If Neil Gaiman walked into this coffee shop, I’d be starstruck. I’m not easily starstruck. As I slog through the latter part of middle age, I just don’t have the energy to drum up enthusiasm for the common celebrity. Confession: I haven’t read Entertainment Weekly in years.
Last summer I visited the set of the new Zach Braff movie (coming to theaters near you this July – and depending on the edit, starring me in one scene as a blurry background extra) and was non-plussed by the famously tanned faces that wandered in and out of the virtual frame. My favorite part of the visit was talking briefly with Zach’s much less famous brother, Adam, who is the co-author of the screenplay. (For the record, I would have been equally interested in talking with the other Braff, Joshua, who wrote the surprisingly compelling coming-of-age novel, The Unthinkable Thoughts of Jacob Green. But he was off living his regular life.)
The only category of the self-congratulatory spectacle known as The Oscars that even remotely interests me is “Original Screenplay.” Yes, Cate Blanchett is a wonder of evolution, but I’d still rather talk story with Spike Jonze than glad-hand with Galadriel.
I like to tell myself that my predilection for pen monkeys* over prima donnas makes me a little less shallow than typical celebrity fawners, but that’s just a poor attempt to pretend I’m not totally smitten by those who pay their dues with the written.

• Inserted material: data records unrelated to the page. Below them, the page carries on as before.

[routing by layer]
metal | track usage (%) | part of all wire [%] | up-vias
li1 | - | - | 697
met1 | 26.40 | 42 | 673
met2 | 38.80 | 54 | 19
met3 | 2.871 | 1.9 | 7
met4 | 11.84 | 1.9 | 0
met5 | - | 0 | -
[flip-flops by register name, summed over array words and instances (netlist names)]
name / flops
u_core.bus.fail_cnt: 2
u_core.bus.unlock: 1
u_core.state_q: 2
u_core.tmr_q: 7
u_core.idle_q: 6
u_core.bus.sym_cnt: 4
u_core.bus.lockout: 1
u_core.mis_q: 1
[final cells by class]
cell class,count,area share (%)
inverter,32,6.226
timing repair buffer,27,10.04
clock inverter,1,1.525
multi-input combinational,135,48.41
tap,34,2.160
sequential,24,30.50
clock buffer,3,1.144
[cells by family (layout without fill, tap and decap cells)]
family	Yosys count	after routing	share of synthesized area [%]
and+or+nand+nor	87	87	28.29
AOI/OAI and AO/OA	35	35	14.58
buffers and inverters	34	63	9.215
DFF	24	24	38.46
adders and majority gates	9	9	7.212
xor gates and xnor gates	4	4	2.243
### src/rtl/alu_exec_unit.sv
// alu_exec_unit: registered RV32I-class execute stage with valid/ready handshake.
// Define ALU_EXEC_MULDIV_EN to add iterative RV-M multiply/divide.
module alu_exec_unit #(
    parameter int XLEN = 32
) (
    input  logic            clk,
    input  logic            rst,
    input  logic            in_valid,
    output logic            in_ready,
    input  logic [1:0]      alu_op,
    input  logic [2:0]      funct3,
    input  logic [6:0]      funct7,
    input  logic [XLEN-1:0] a,
    input  logic [XLEN-1:0] b,
    output logic            out_valid,
    input  logic            out_ready,
    output logic [XLEN-1:0] result,
    output logic            zero,
    output logic            illegal
);
    localparam int SH = $clog2(XLEN);
    localparam logic [6:0] F7_BASE = 7'b0000000;
    localparam logic [6:0] F7_ALT  = 7'b0100000;

    typedef enum logic [3:0] {
        OP_ADD, OP_SUB, OP_SLL, OP_SLT, OP_SLTU, OP_XOR,
        OP_SRL, OP_SRA, OP_OR, OP_AND, OP_ILL, OP_MD
    } op_e;

    op_e             dec_op;
    logic [SH-1:0]   shamt;
    logic            lt_s;
    logic            lt_u;
    logic [XLEN-1:0] alu_res;
    logic [XLEN-1:0] fast_res;
    logic            fast_ill;
    logic            accept;
    logic            busy;
    logic            md_start;
    logic            md_done;
    logic [XLEN-1:0] md_res;

    function automatic op_e base_op(input logic [2:0] f3);
        unique case (f3)
            3'b000: base_op = OP_ADD;
            3'b001: base_op = OP_SLL;
            3'b010: base_op = OP_SLT;
            3'b011: base_op = OP_SLTU;
            3'b100: base_op = OP_XOR;
            3'b101: base_op = OP_SRL;
            3'b110: base_op = OP_OR;
            3'b111: base_op = OP_AND;
        endcase
    endfunction

    always_comb begin
        dec_op = OP_ILL;
        unique case (alu_op)
            2'b00: dec_op = OP_ADD;
            2'b01: dec_op = OP_SUB;
            2'b10: begin
                unique case (1'b1)
                    (funct7 == F7_BASE): dec_op = base_op(funct3);
                    (funct7 == F7_ALT): begin
                        if (funct3 == 3'b000)      dec_op = OP_SUB;
                        else if (funct3 == 3'b101) dec_op = OP_SRA;
                        else                       dec_op = OP_ILL;
                    end
`ifdef ALU_EXEC_MULDIV_EN
                    (funct7 == 7'b0000001): dec_op = OP_MD;
`endif
                    default: dec_op = OP_ILL;
                endcase
            end
            default: begin
                // I-type: funct7 only matters for the shift encodings
                dec_op = base_op(funct3);
                if (funct3 == 3'b001 && funct7 != F7_BASE)
                    dec_op = OP_ILL;
                if (funct3 == 3'b101) begin
                    if (funct7 == F7_ALT)       dec_op = OP_SRA;
                    else if (funct7 != F7_BASE) dec_op = OP_ILL;
                end
            end
        endcase
    end

    assign shamt = b[SH-1:0];
    assign lt_s  = $signed(a) < $signed(b);
    assign lt_u  = a < b;

    always_comb begin
        alu_res = '0;
        unique case (dec_op)
            OP_ADD:  alu_res = a + b;
            OP_SUB:  alu_res = a - b;
            OP_SLL:  alu_res = a << shamt;
            OP_SLT:  alu_res = {{(XLEN-1){1'b0}}, lt_s};
            OP_SLTU: alu_res = {{(XLEN-1){1'b0}}, lt_u};
            OP_XOR:  alu_res = a ^ b;
            OP_SRL:  alu_res = a >> shamt;
            OP_SRA:  alu_res = $signed(a) >>> shamt;
            OP_OR:   alu_res = a | b;
            OP_AND:  alu_res = a & b;
            default: alu_res = '0;
        endcase
    end

    assign fast_ill = (dec_op == OP_ILL);
    assign in_ready = !rst && !busy && (!out_valid || out_ready);
    assign accept   = in_valid && in_ready;

`ifdef ALU_EXEC_MULDIV_EN
    localparam logic [XLEN-1:0] SMIN = {1'b1, {(XLEN-1){1'b0}}};
    localparam logic [SH:0] CNT_LAST = {1'b1, {SH{1'b0}}};
    localparam logic [SH:0] CNT_ONE  = {{SH{1'b0}}, 1'b1};

    typedef enum logic [1:0] {S_IDLE, S_MUL, S_DIV} state_e;

    state_e            state_q, state_d;
    logic [SH:0]       cnt_q, cnt_d;
    logic [XLEN-1:0]   hi_q, hi_d;
    logic [XLEN-1:0]   lo_q, lo_d;
    logic [XLEN-1:0]   opnd_q, opnd_d;
    logic [2:0]        f3_q, f3_d;
    logic              qneg_q, qneg_d;
    logic              rneg_q, rneg_d;
    logic              a_sgn, b_sgn;
    logic              a_neg, b_neg;
    logic [XLEN-1:0]   a_mag, b_mag;
    logic              div_zero, div_ovf, md_fast;
    logic [XLEN-1:0]   md_fast_res;
    logic [XLEN:0]     sum, trial;
    logic [2*XLEN-1:0] prod_fix;
    logic [XLEN-1:0]   quo_fix, rem_fix;

    always_comb begin
        a_sgn = 1'b0;
        b_sgn = 1'b0;
        unique case (funct3)
            3'b001:         begin a_sgn = 1'b1; b_sgn = 1'b1; end
            3'b010:         a_sgn = 1'b1;
            3'b100, 3'b110: begin a_sgn = 1'b1; b_sgn = 1'b1; end
            default:        ;
        endcase
    end

    assign a_neg = a_sgn && a[XLEN-1];
    assign b_neg = b_sgn && b[XLEN-1];
    assign a_mag = a_neg ? -a : a;
    assign b_mag = b_neg ? -b : b;

    // divide corner cases bypass the iterative unit
    assign div_zero = funct3[2] && (b == '0);
    assign div_ovf  = (funct3 == 3'b100 || funct3 == 3'b110)
                   && (a == SMIN) && (&b);
    assign md_fast  = div_zero || div_ovf;
    assign md_fast_res = div_zero ? (funct3[1] ? a : '1)
                                  : (funct3[1] ? '0 : SMIN);

    assign busy     = (state_q != S_IDLE);
    assign md_start = accept && (dec_op == OP_MD) && !md_fast;
    assign fast_res = (dec_op == OP_MD) ? md_fast_res : alu_res;

    assign sum   = {1'b0, hi_q} + {1'b0, opnd_q & {XLEN{lo_q[0]}}};
    assign trial = {hi_q, lo_q[XLEN-1]} - {1'b0, opnd_q};

    always_comb begin
        state_d = state_q;
        cnt_d   = cnt_q;
        hi_d    = hi_q;
        lo_d    = lo_q;
        opnd_d  = opnd_q;
        f3_d    = f3_q;
        qneg_d  = qneg_q;
        rneg_d  = rneg_q;
        md_done = 1'b0;
        unique case (state_q)
            S_IDLE: begin
                if (md_start) begin
                    state_d = funct3[2] ? S_DIV : S_MUL;
                    cnt_d   = '0;
                    hi_d    = '0;
                    lo_d    = funct3[2] ? a_mag : b_mag;
                    opnd_d  = funct3[2] ? b_mag : a_mag;
                    f3_d    = funct3;
                    qneg_d  = a_neg ^ b_neg;
                    rneg_d  = a_neg;
                end
            end
            S_MUL: begin
                if (cnt_q == CNT_LAST) begin
                    md_done = 1'b1;
                    state_d = S_IDLE;
                end else begin
                    {hi_d, lo_d} = {sum, lo_q[XLEN-1:1]};
                    cnt_d = cnt_q + CNT_ONE;
                end
            end
            S_DIV: begin
                if (cnt_q == CNT_LAST) begin
                    md_done = 1'b1;
                    state_d = S_IDLE;
                end else begin
                    if (!trial[XLEN]) begin
                        hi_d = trial[XLEN-1:0];
                        lo_d = {lo_q[XLEN-2:0], 1'b1};
                    end else begin
                        hi_d = {hi_q[XLEN-2:0], lo_q[XLEN-1]};
                        lo_d = {lo_q[XLEN-2:0], 1'b0};
                    end
                    cnt_d = cnt_q + CNT_ONE;
                end
            end
            default: state_d = S_IDLE;
        endcase
    end

    always_comb begin
        md_res   = '0;
        prod_fix = qneg_q ? -{hi_q, lo_q} : {hi_q, lo_q};
        quo_fix  = qneg_q ? -lo_q : lo_q;
        rem_fix  = rneg_q ? -hi_q : hi_q;
        if (state_q == S_DIV)
            md_res = f3_q[1] ? rem_fix : quo_fix;
        else if (f3_q == 3'b000)
            md_res = prod_fix[XLEN-1:0];
        else
            md_res = prod_fix[2*XLEN-1:XLEN];
    end

    always_ff @(posedge clk) begin
        if (rst) begin
            state_q <= S_IDLE;
            cnt_q   <= '0;
            hi_q    <= '0;
            lo_q    <= '0;
            opnd_q  <= '0;
            f3_q    <= '0;
            qneg_q  <= 1'b0;
            rneg_q  <= 1'b0;
        end else begin
            state_q <= state_d;
            cnt_q   <= cnt_d;
            hi_q    <= hi_d;
            lo_q    <= lo_d;
            opnd_q  <= opnd_d;
            f3_q    <= f3_d;
            qneg_q  <= qneg_d;
            rneg_q  <= rneg_d;
        end
    end
`else
    assign busy     = 1'b0;
    assign md_start = 1'b0;
    assign md_done  = 1'b0;
    assign md_res   = '0;
    assign fast_res = alu_res;
`endif

    // a new result may replace the one being consumed in the same cycle
    always_ff @(posedge clk) begin
        if (rst) begin
            out_valid <= 1'b0;
            result    <= '0;
            illegal   <= 1'b0;
        end else if (accept && !md_start) begin
            out_valid <= 1'b1;
            result    <= fast_ill ? '0 : fast_res;
            illegal   <= fast_ill;
        end else if (md_done) begin
            out_valid <= 1'b1;
            result    <= md_res;
            illegal   <= 1'b0;
        end else if (out_valid && out_ready) begin
            out_valid <= 1'b0;
        end
    end

    assign zero = (result == '0);

endmodule
$ cat config.mk
export PLATFORM = sky130hd
export DESIGN_NAME = axi4_lite_slave_regs
export DESIGN_NICKNAME = d
export VERILOG_FILES = /design/src/rtl/axi_lite_pkg.sv /design/src/rtl/axi4_lite_slave_regs.sv
export SDC_FILE = /design/constraint.sdc
export NUM_CORES = 1
export LEC_CHECK = 0
export ABC_CLOCK_PERIOD_IN_PS = 15310
export BUFFER_PORTS_ARGS = -buffer_cell sky130_fd_sc_hd__buf_2
export CAP_MARGIN = 20
export CORE_ASPECT_RATIO = 1.4
export CORE_MARGIN = 2
export CORE_UTILIZATION = 30
export DETAILED_ROUTE_END_ITERATION = 7
export PLACE_DENSITY = 0.57
export SLEW_MARGIN = 20
export SYNTH_ARGS = -nofsm -noshare
export SYNTH_HDL_FRONTEND = slang
export SYNTH_SLANG_ARGS = --single-unit
$ cat constraint.sdc
create_clock -name clk -period 15.31 [get_ports clk]
set_input_delay 0.7655 -clock clk [delete_from_list [all_inputs] [get_ports clk]]
set_output_delay 0.7655 -clock clk [all_outputs]
set_load 0.1 [all_outputs]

Consider John Green, for example. I mean, look at the guy. Nerd. Normal. Generous. Funny. Successful. He’s the me I didn’t know I always wanted to be. Or maybe should have been.
And J. K. Rowling. I want to spend my summer vacation in her imagination. Then I want to learn a spell to make myself 12 again so I can enjoy delivering the best “How I Spent My Summer Vacation” report in the history of life.
And Marilynne Robinson. I’m a slow writer because I don’t know what to say. She’s a slow writer because she wants to be certain of what she says. I want her patience (right now) and her gentle genius for character.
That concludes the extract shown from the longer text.